▶ **Input material**:
○ ○ ○ ○ ○
`src/rtl/core/oac_ram.sv`:
```
// oac_ram: generic single write port, single read port ram with registered read
// no dependencies

module oac_ram #(
    parameter int WIDTH = 8,
    parameter int DEPTH = 16,
    parameter int AW    = (DEPTH > 1) ? $clog2(DEPTH) : 1
) (
    input  logic             aclk,
    input  logic             wr_en,
    input  logic [AW-1:0]    wr_addr,
    input  logic [WIDTH-1:0] wr_data,
    input  logic [AW-1:0]    rd_addr,
    output logic [WIDTH-1:0] rd_data
);

    logic [WIDTH-1:0] mem [DEPTH];
    logic [WIDTH-1:0] rd_data_reg;

    // write port
    always_ff @(posedge aclk) begin
        if (wr_en) begin
            mem[wr_addr] <= wr_data;
        end
    end

    // registered read port
    always_ff @(posedge aclk) begin
        rd_data_reg <= mem[rd_addr];
    end

    assign rd_data = rd_data_reg;

endmodule

```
○ ○ ○ ○ ○
The answer must be a single number: how many lines in the data contain the string "parameter"?

3